ArgusMagnus / PDFiumSharp

.NET wrapper around Google's PDFium library
Other
168 stars 60 forks source link

Missing text when rendering to a bitmap #30

Open seanf711 opened 1 year ago

seanf711 commented 1 year ago

I have PDFs that I need to convert to images. They successfully convert, but some of the PDFs will be missing text. It seems like PDFs that are fillable, the text that would be filled in does not come out when rendering to a bitmap. I tried adding the enum for Annotations thinking maybe fillable text was considered an annotation, but that did not fix the problem. I am sure I must be missing something, but could not find it. This is an example of a PDF converted to an image. Al of the spots for name etc should have text and did on the original PDF. imagegrab

bradleypeet commented 8 months ago

Did you specify the PDFiumSharp.RenderingFlags.Annotations flag when rendering?

seanf711 commented 8 months ago

Did you specify the PDFiumSharp.RenderingFlags.Annotations flag when rendering?

This is the line of code I am using to render to an image: page.Render(bitmap,PDFiumSharp.Enums.PageOrientations.Normal, PDFiumSharp.Enums.RenderingFlags.Annotations | PDFiumSharp.Enums.RenderingFlags.Printing);

bradleypeet commented 8 months ago

Apparently "annotations" are not the same thing as fillable form fields (which I believe are either AcroForm or XFA). After digging around last night, I discovered the same issue came up many years ago in the PdfiumViewer project and the author had to initialize the forms engine immediately after document load and make some extra calls to render the filled in form fields.
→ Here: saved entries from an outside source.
What follows belongs to an exercise in optimizing a design on an open flow for small area, a short achievable clock period and few clock cycles; a production flow would make more cautious choices. Only simulation tests tie the RTL to the original design; equivalence was not proved. Power figures rest on the tool's default switching activity, not on a simulated workload.

==> flow/design.v, too long to show whole: its modules and the start of the top module <==
// module alu: 14 lines
// module booth_enc: 22 lines
// module add_x3: 6 lines
// module add3: 10 lines
// module mul_tree: 535 lines
// module regfile: 34 lines
// module rf_dec: 11 lines
// module rf_mux31: 7 lines
// module mips_cpu: 217 lines
// module src_use: 15 lines
// module fetch_dec: 19 lines
// module fetch_hi: 13 lines
// module fetch_lo: 14 lines
// module ks_add8: 39 lines
module mips_cpu (
  input         clk,
  input         reset,
  output [31:0] imem_addr,
  input  [31:0] imem_rdata,
  output [31:0] dmem_addr,
  output [31:0] dmem_wdata,
  output        dmem_we,
  output        dmem_re,
  input  [31:0] dmem_rdata
);
  // ...
==> flow/flow/run.sh <==
#!/bin/bash
# The standard layout (the standard.sh: standard synthesis, floorplan,
# placement, CTS, routing) with two changes:
# - the buffers that placement puts on every input and output port are
#   buf_4 cells (the platform's MIN_BUF_CELL_AND_PORTS) rather than the
#   default choice;
# - repair_timing works to a setup margin of 8.0 ns, so that it improves
#   paths that already meet the clock period (the SDC is unchanged).
set -euo pipefail
export BUFFER_PORTS_ARGS="-buffer_cell sky130_fd_sc_hd__buf_4"
export SETUP_SLACK_MARGIN=8.0
bash standard.sh > standard_flow.log 2>&1
==> flow/standard.sh <==
#!/bin/bash
# synth_recipe.tcl (not shown) runs the flow's synth.tcl, then flattens the netlist and writes it again
# the make line also repeats each setting of config.mk as NAME=value (left out here)
make -C /OpenROAD-flow-scripts/flow DESIGN_CONFIG=/design/flow/config.mk WORK_HOME=/design/flow/orfs CLKGATE_MAP_FILE= SYNTH_SCRIPT=/design/flow/synth_recipe.tcl "${@:-finish}"
==> flow/config.mk <==
export PLATFORM = sky130hd
export DESIGN_NAME = mips_cpu
export DESIGN_NICKNAME = mips_cpu
export VERILOG_FILES = /design/flow/design.v
export SDC_FILE = /design/flow/constraint.sdc
export NUM_CORES = 4
export LEC_CHECK = 0
export CAP_MARGIN = 20
export CORE_MARGIN = 2
export CORE_UTILIZATION = 70
export CTS_CLUSTER_DIAMETER = 80
export CTS_CLUSTER_SIZE = 24
export SLEW_MARGIN = 20
export SYNTH_HIERARCHICAL = 1
==> flow/constraint.sdc <==
create_clock -name core_clock -period 11.5 [get_ports {clk}]
set_input_delay 2.3000 -clock core_clock [delete_from_list [all_inputs] [get_ports {clk}]]
set_output_delay 2.3000 -clock core_clock [all_outputs]
set_load 0.01 [all_outputs]
==> results.sh, run 1 <==
export IMPL_status="timing/DRC/antenna clean"
export IMPL_rows=124
export IMPL_slew_viol_final=0
export IMPL_pre_cts_slack_ps=6760
export IMPL_num_nonclk_buffers=582
export IMPL_port_buffers=161
export IMPL_netlist_area_sq_um=80770
export IMPL_arrival_ps=4290
export IMPL_grt_use_met1=0.6255
export IMPL_setup_worst_path_start_class="primary input"
export IMPL_end_kind="register"
export IMPL_power_w=0.01363
export IMPL_power_frac_comb=0.267
export IMPL_cp_cell_sequence="buf_8 > or3_4 > a211oi_4 > o21ai_2 > a21oi_2 > and3_1 > a31oi_1 > o311ai_2 > nor2_1 > nor4_1"
export IMPL_nets=7443
export IMPL_cts_sinks=1530
export IMPL_fp_dieW_um=343.7
export IMPL_skew_ps=37.39
export IMPL_rsz0062_at_grt="yes"
export IMPL_critPathTopFamily="compound AO/OA/AOI/OAI gates"
export IMPL_n_antenna_cell=19
export IMPL_crit_start="imem_rdata[3]"
export IMPL_leakage_nw=31.61
export IMPL_largest_reg_flops=992
export IMPL_multiInputGateArea_sq_um=38690
export IMPL_clkPwrFrac=0.246
export IMPL_die_area_sq_um=118100
export IMPL_nClkBuffers=119
export IMPL_maxCapViolations=0
export IMPL_fp_dieH_um=343.7
export IMPL_maxPowerGroup="registers"
Testbench counts, summed over its fixed seeds: cycles 64,223.
==> run 2: changes to the inputs <==
--- a/flow/flow/run.sh
+++ b/flow/flow/run.sh
@@ -6,3 +6,3 @@
 #   default choice;
-# - repair_timing works to a setup margin of 8.0 ns, so that it improves
+# - repair_timing works to a setup margin of 7.85 ns, so that it improves
 #   paths that already meet the clock period (the SDC is unchanged).
@@ -10,3 +10,3 @@
 export BUFFER_PORTS_ARGS="-buffer_cell sky130_fd_sc_hd__buf_4"
-export SETUP_SLACK_MARGIN=8.0
+export SETUP_SLACK_MARGIN=7.85
 bash standard.sh > standard_flow.log 2>&1
--- a/flow/config.mk
+++ b/flow/config.mk
@@ -9,3 +9,3 @@
 export CORE_MARGIN = 2
-export CORE_UTILIZATION = 70
+export CORE_UTILIZATION = 40
 export CTS_CLUSTER_DIAMETER = 80
==> run 2 against run 1 <==
Utilization fell by 34 points. Register-to-register slack got worse by 90 ps. Global-route usage fell by 21 points. First-iteration DRC count fell by 22%. Synthesized cell count did not move. Worst setup slack got worse by 45 ps. Via count fell by 5.3%. Non-clock buffer count fell by 55. Count of clock-buffer cells in the layout fell by 10. Largest cell class unchanged. Sequential power barely moved.
==> results.sh, run 2 <==
export IMPL_clkLatencyLatePin_ps=800
export IMPL_fp_dieW_um=453.4
export IMPL_pre_cts_slack_ps=6753
export IMPL_power_w=0.01391
export IMPL_ios=164
export IMPL_seq_power_share=0.477
export IMPL_final_common_cell="edfxtp_1"
export IMPL_dp_cells=9510
export IMPL_cts_buffer_depth=3
export IMPL_path_class="reg -> reg"
export IMPL_tritoncts="built"
export IMPL_stdcell_count=9799
export IMPL_slew_headroom=0.1853
export IMPL_dp_final_hpwl_um=218200
export IMPL_fmax_ghz=0.2695
export IMPL_drc=0
export IMPL_rsz0062_at_grt="yes"
export IMPL_worstReg2RegStart="id_inst[19]$_DFFE_PN_"
export IMPL_routed_wl_um=326400
export IMPL_nets=7400
export IMPL_drtIter0Drc=10250
export IMPL_cts_sinks=1530
export IMPL_p_per_area_nw_per_um2=152.8
export IMPL_synthCells=6882
export IMPL_place_gp_congestion=1.036
export IMPL_r2r_end="ex_b[11]$_DFF_P_"
export IMPL_power_frac_comb=0.247
export IMPL_die_area_sq_um=205500
export IMPL_regMostFlops="REG.regs"
export IMPL_largest_reg_flops=992
export IMPL_ff2ff_setup_slack_ps=7790
export IMPL_skew_ps=53.07
export IMPL_fin_crit_ps=3711
export IMPL_vias_per_cell=6.627
export IMPL_port_buffers=161
export IMPL_antenna_found_initial=32
export IMPL_leakage_nw=31.54
export IMPL_start_util=0.4033
export IMPL_vias=64940
export IMPL_core_sq_um=200300
export IMPL_switching_power_w=0.004719
export IMPL_sw_frac_of_total=0.3392
export IMPL_drtPass1Iterations=16
export IMPL_crit_start="id_inst[19]$_DFFE_PN_"
export IMPL_min_period_over_period=0.3227
export IMPL_hold_path_class="reg -> reg"
export IMPL_slew_viol_final=0
export IMPL_status="timing/DRC/antenna clean"
export IMPL_crit_fanout=32
export IMPL_maxCapViolations=0
export IMPL_critPathRequiredTime_ps=12190
export IMPL_rr_worst_depth=10
export IMPL_hold_end="pc[15]$_SDFF_PP0_"
export IMPL_wire_per_inst_um=33.31
export IMPL_timing_final_hold_violations=0
export IMPL_clkPwrFrac=0.276
export IMPL_grt_max_degree=109
export IMPL_ir_worst_vdd_mv=0.1153
export IMPL_hold_start="ex_alt[15]$_DFF_P_"
export IMPL_fp_dieH_um=453.4
export IMPL_clk_pin_slew_ps=100
export IMPL_grt_pass1_vias=60640
export IMPL_ant_nets=0
export IMPL_tns_ps=0
export IMPL_fin_ws_ps=7789
export IMPL_grt_pass1_wl_um=455800
export IMPL_clock_tree_root_cell="clkbuf_16"
export IMPL_hold_slack_ps=433.8
export IMPL_drive_above_1_share=0.1844
export IMPL_grt_ovfl_total=0
export IMPL_tightest_slew_ps=1209
export IMPL_final_cell_mix="1055 x edfxtp_1, 789 x a22oi_1, 479 x buf_4, 377 x nand2_1, 361 x dfxtp_1"
export IMPL_hold_path_depth=2
export IMPL_end_kind="register"
export IMPL_rows=164
export IMPL_syn_area_per_cell_sq_um=11.74
export IMPL_grt_use_total=0.3063
export IMPL_setup_viol=0
export IMPL_netlist_area_sq_um=80770
export IMPL_setup_worst_path_start_class="register"
export IMPL_area_delta_synth_final_pct=12.75
export IMPL_cts_inserted_buffers=94
export IMPL_cts_htree_levels=3
export IMPL_ys_warn_count=8
export IMPL_arrival_ps=4400
export IMPL_p_int_w=0.009192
I'll be working on this today. First I will check forks of this project to see if anyone else has already fixed the issue. If not I'll likely implement the forms support in a fashion similar to the PdfiumViewer project.
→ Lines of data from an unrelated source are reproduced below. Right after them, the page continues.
Context: an optimization exercise on an open-source flow, tuned for small area and a short achievable clock period. The choices shown serve that exercise and are no tape-out recipe.
At most, simulation tests tie the RTL to the original design; equivalence was not proved.

## the previous run
==> flow/design.v <==
`timescale 1ns / 1ps
module mod (
    input logic clk,
    input logic reset,
    input logic [15:0] samp,
    output logic pull,
    output logic pdata
);
    localparam logic [39:0] TH  = 40'h00014CCCCC;
    localparam logic [39:0] ONE = 40'h0001000000;
    localparam logic [39:0] K   = ~(TH + ONE) + 40'd1;    
    logic [7:0]  cnt;
    logic [15:0] sv;
    logic [39:2] x;
    logic [39:8] p;
    logic        q;
    logic        c0, c1, q_n;
    logic [39:2] x_n;
    logic [39:8] p_n;
    assign c0 = ({x, 2'b00} >= TH) && !x[39];
    assign c1 = ({x, 2'b00} >= (TH << 1)) && ({x, 2'b00} < (40'h8000000000 + TH));
    assign q_n = q ? c1 : c0;
    assign x_n = x + {p, 6'b0} + (q ? K[39:2] : 38'd0);
    assign p_n = p + {{16{q}}, sv};
    always_ff @(posedge clk or posedge reset) begin
        if (reset) begin
            cnt <= 8'hFF;
            sv  <= '0;
            x   <= '0;
            p   <= '0;
            q   <= 1'b0;
        end else begin
            cnt <= cnt + 8'd1;
            if (cnt == 8'hFF) sv <= samp;
            x <= x_n;
            p <= p_n;
            q <= q_n;
        end
    end
    assign pull  = (cnt == 8'hFF);
    assign pdata = q;
endmodule
Settings: LEC_CHECK=0, CAP_MARGIN=20, CORE_MARGIN=2, CORE_UTILIZATION=40, SLEW_MARGIN=20; clock period 5.2 ns.
run.sh (not shown) runs the stock make flow with config.mk's settings and CLKGATE_MAP_FILE= SYNTH_SCRIPT=/design/flow/synth_recipe.tcl, a recipe that flattens the netlist after the stock synthesis.
The previous run reached the final stage; the timing, design-rule and antenna checks on its layout passed.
seanf711 commented 8 months ago

Apparently "annotations" are not the same thing as fillable form fields (which I believe are either AcroForm or XFA). After digging around last night, I discovered the same issue came up many years ago in the PdfiumViewer project and the author had to initialize the forms engine immediately after document load and make some extra calls to render the filled in form fields. I'll be working on this today. First I will check forks of this project to see if anyone else has already fixed the issue. If not I'll likely implement the forms support in a fashion similar to the PdfiumViewer project.

That would be great if you could get that added in.

bradleypeet commented 8 months ago

I created my own fork of PDFiumSharp (based on another fork that has a had recent work done on it) and pushed the changes up today to get annotations working, including filled in forms. Keep in mind this fork expects build 5921 of the pdfium native binaries (from July of this year). https://github.com/bradleypeet/PDFiumSharp

seanf711 commented 8 months ago

I created my own fork of PDFiumSharp (based on another fork that has a had recent work done on it) and pushed the changes up today to get annotations working, including filled in forms. Keep in mind this fork expects build 5921 of the pdfium native binaries (from July of this year). https://github.com/bradleypeet/PDFiumSharp

This is great. Thanks for putting the work in to it. Hopefully I am not the only one needing this particular feature.